General Discussion
In reply to the discussion: We've just added $3.6 trillion in debt. [View all]frazzled
(18,402 posts)The so-called "crisis" involved a number of things:
(1) taxes going up on everyone (not just the wealthy) during a period where the economy was still in a fragile state; people having less money to spend could have put the economy back into a slide.
(2) automatic sequestration that had been enacted by Congress in 2011 kicking in, which was tantamount to a severe austerity budget--another thing that would be bad for the economy in the short term.
It's really the austerity part of the budget, still to come, that is the most dangerous. All the cuts, with insufficient increased revenues, would have been hurtful not only to individuals (especially the poor) but to the recovering economy as well. As it stands now, no new spending cuts have been enacted that could affect the deficit. We just kicked that can down the road.
All I was saying above is that the interpretation of the deficit is (a) a relative one, since it is being measured against a total and permanent lapse of all the tax cuts, which neither Congress or the White House was ever going to let happen; and (b) an incomplete one, since no grand bargain was made in which spending cuts and further revenues were decided on.

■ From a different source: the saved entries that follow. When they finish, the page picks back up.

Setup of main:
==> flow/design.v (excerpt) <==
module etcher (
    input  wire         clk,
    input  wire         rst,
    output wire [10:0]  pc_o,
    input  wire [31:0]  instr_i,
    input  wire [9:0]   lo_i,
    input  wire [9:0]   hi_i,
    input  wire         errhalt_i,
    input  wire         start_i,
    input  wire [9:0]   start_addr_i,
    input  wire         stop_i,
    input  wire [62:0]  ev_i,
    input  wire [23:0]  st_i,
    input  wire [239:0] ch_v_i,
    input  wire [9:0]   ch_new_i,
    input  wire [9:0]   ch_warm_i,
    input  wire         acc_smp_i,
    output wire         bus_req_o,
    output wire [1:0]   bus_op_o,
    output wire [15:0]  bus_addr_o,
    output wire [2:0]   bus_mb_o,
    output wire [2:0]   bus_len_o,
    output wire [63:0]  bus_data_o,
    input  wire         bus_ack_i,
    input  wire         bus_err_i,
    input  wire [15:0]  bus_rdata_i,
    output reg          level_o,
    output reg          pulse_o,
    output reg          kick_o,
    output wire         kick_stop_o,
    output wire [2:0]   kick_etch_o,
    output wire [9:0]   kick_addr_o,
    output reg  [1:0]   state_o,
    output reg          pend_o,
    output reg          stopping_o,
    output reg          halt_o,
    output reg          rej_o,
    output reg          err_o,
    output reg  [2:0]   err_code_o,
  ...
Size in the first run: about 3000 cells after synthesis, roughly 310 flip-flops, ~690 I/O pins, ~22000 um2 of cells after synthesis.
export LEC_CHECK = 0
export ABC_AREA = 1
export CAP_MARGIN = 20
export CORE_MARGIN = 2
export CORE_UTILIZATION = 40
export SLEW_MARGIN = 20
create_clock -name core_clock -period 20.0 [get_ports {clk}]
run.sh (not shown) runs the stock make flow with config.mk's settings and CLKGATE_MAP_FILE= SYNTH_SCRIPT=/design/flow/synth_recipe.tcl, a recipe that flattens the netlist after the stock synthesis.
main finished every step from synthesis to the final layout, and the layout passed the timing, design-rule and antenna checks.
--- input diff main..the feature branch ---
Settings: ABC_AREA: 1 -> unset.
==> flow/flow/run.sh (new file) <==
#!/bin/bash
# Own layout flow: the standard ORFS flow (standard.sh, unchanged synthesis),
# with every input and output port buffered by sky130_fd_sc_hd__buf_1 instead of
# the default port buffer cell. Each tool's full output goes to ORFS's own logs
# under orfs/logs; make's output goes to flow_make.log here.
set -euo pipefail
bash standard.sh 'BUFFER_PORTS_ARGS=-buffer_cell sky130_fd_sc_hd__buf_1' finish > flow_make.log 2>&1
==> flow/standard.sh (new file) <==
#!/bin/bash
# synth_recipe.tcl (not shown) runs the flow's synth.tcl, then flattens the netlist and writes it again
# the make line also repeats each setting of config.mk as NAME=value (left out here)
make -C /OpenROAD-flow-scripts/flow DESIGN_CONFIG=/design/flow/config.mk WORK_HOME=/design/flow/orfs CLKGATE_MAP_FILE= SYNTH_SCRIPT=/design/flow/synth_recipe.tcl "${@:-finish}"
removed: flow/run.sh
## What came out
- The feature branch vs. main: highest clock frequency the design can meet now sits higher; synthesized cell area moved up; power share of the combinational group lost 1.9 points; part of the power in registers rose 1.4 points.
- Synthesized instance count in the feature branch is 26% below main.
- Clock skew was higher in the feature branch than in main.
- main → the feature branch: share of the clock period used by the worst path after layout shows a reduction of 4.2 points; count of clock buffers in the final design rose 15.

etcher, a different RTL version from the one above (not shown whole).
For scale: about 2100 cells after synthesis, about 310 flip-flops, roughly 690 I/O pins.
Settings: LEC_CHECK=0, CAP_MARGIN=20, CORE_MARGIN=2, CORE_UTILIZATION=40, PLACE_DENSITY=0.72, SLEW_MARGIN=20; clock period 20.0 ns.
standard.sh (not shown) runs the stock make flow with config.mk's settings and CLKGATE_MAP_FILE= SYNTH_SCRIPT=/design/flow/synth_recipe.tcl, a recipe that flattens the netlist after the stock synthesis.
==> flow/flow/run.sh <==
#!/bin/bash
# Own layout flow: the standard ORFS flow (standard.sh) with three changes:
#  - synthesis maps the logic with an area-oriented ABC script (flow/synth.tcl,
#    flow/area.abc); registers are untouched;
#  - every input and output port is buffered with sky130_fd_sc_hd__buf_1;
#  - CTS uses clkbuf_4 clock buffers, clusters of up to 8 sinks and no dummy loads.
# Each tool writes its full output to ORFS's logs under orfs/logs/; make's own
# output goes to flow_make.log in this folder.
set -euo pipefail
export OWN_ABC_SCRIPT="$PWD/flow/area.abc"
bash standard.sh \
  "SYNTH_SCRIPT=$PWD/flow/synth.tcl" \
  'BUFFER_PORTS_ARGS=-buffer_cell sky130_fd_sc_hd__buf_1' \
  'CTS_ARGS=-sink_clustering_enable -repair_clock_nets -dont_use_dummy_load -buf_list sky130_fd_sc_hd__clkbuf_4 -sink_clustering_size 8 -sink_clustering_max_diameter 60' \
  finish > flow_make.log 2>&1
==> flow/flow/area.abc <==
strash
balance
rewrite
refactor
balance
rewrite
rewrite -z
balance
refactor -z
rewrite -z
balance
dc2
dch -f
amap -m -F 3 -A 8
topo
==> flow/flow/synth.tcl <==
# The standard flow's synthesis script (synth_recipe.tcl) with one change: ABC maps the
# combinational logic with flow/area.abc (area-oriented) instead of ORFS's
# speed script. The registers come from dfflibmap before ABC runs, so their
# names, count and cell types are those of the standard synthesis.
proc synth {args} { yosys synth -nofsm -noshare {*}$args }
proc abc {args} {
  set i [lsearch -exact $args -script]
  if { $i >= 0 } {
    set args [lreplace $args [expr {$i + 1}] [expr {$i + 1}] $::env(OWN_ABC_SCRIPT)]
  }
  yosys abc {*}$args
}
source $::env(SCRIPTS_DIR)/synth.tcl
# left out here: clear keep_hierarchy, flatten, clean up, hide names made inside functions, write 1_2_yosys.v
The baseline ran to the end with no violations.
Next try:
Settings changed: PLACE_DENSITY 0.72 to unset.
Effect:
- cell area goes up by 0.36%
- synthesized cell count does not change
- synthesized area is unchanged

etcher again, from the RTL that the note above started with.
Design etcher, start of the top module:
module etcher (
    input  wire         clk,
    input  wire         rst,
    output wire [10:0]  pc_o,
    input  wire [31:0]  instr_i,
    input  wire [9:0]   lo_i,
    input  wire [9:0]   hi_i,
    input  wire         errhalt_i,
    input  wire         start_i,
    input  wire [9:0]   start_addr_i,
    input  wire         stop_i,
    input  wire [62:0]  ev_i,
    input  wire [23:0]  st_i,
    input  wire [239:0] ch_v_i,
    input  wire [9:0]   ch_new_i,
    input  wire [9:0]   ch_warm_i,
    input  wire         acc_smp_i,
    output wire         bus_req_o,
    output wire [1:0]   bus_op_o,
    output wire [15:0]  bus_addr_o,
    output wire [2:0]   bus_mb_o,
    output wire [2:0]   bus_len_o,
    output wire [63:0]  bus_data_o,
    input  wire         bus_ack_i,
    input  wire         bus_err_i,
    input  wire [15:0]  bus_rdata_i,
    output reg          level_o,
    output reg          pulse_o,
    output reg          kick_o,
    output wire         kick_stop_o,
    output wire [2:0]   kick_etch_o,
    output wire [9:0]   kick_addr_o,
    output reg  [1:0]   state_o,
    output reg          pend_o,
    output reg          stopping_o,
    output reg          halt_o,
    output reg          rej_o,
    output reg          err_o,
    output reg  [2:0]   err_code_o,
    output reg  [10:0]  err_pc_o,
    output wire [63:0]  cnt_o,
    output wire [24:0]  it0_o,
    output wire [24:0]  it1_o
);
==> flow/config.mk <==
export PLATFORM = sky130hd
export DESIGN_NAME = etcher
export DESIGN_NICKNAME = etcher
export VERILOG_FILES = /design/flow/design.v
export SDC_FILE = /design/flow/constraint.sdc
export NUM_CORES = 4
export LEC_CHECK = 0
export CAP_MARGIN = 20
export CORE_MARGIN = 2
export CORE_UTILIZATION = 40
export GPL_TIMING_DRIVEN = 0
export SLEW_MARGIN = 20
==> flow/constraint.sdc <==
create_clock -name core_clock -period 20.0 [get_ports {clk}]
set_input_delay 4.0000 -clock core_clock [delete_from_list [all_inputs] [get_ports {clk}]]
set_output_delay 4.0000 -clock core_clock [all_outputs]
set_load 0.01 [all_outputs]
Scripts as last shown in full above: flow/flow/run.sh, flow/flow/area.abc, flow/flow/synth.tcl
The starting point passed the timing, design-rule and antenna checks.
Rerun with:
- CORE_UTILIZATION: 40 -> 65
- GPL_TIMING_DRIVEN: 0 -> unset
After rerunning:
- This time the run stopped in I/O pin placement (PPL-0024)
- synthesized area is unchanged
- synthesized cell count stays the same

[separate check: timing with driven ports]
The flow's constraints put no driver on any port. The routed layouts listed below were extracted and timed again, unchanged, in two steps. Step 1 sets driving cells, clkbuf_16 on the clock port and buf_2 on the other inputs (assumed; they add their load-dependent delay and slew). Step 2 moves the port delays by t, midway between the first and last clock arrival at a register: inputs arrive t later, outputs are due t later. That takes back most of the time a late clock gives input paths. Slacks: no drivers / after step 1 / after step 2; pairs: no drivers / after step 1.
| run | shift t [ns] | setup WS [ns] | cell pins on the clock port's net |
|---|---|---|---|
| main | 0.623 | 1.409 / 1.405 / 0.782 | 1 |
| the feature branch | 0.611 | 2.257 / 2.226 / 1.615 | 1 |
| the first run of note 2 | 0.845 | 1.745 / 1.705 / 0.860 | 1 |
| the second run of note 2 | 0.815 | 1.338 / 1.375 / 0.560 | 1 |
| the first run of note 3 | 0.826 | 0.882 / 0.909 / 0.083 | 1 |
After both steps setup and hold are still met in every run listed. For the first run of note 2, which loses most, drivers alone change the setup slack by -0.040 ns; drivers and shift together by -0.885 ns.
Source: an optimization exercise on an open RTL-to-GDS flow (aim: small area, a short achievable clock period and few clock cycles per item). Production flows keep margins and buffers that such runs may drop.
Only simulation tests tie the RTL to the original design; equivalence was not proved.
Power is estimated from default activity; no workload was simulated.

Design mx_quant, start of the top module:
module mx_quant (
    input  wire        clk,
    input  wire        rst,
    input  wire        in_valid,
    output wire        in_ready,
    input  wire [31:0] in_data,
    input  wire [15:0] in_rand,
    input  wire [3:0]  in_fmt,
    input  wire [1:0]  in_rmode,
    output wire        out_valid,
    input  wire        out_ready,
    output wire [7:0]  out_elem,
    output wire [7:0]  out_scale,
    output wire        out_last
);
Size in the first run: about 3100 cells after synthesis, roughly 1700 flip-flops.
clock: 28.0 ns
lec_check: 0
abc_area: 1
cap_margin: 20
core_margin: 2
core_utilization: 60
cts_cluster_diameter: 80
cts_cluster_size: 30
slew_margin: 20
standard.sh (not shown) runs the stock make flow with config.mk's settings and CLKGATE_MAP_FILE= SYNTH_SCRIPT=/design/flow/synth_recipe.tcl, a recipe that flattens the netlist after the stock synthesis.
==> flow/flow/run.sh <==
#!/bin/bash
# The standard layout (the standard.sh, unchanged synthesis), with two
# changes in how ORFS is asked to lay it out:
# - every input and output port gets a buf_2 as its port buffer.
set -euo pipefail
export SETUP_SLACK_MARGIN=21.4
export BUFFER_PORTS_ARGS="-buffer_cell sky130_fd_sc_hd__buf_2"
bash standard.sh > standard.log 2>&1
The starting point went through all stages and came out clean.
Testbench counts at the start, summed over its fixed seeds: cycles 12,560, items 384.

The harder part of this deficit reduction thing is going to come in two months: spending cuts will be decided (whether they are the ones the WH wants, such as letting Medicare negotiate drug prices, or Republican ones, such as cutting everything that isn't nailed down and isn't defense), and additional revenues gained from closing loopholes and dealing with corporate taxes. This thing is simply only about 1/3 done at this point. So it's too early to be getting our knickers in knots about final deficit projections.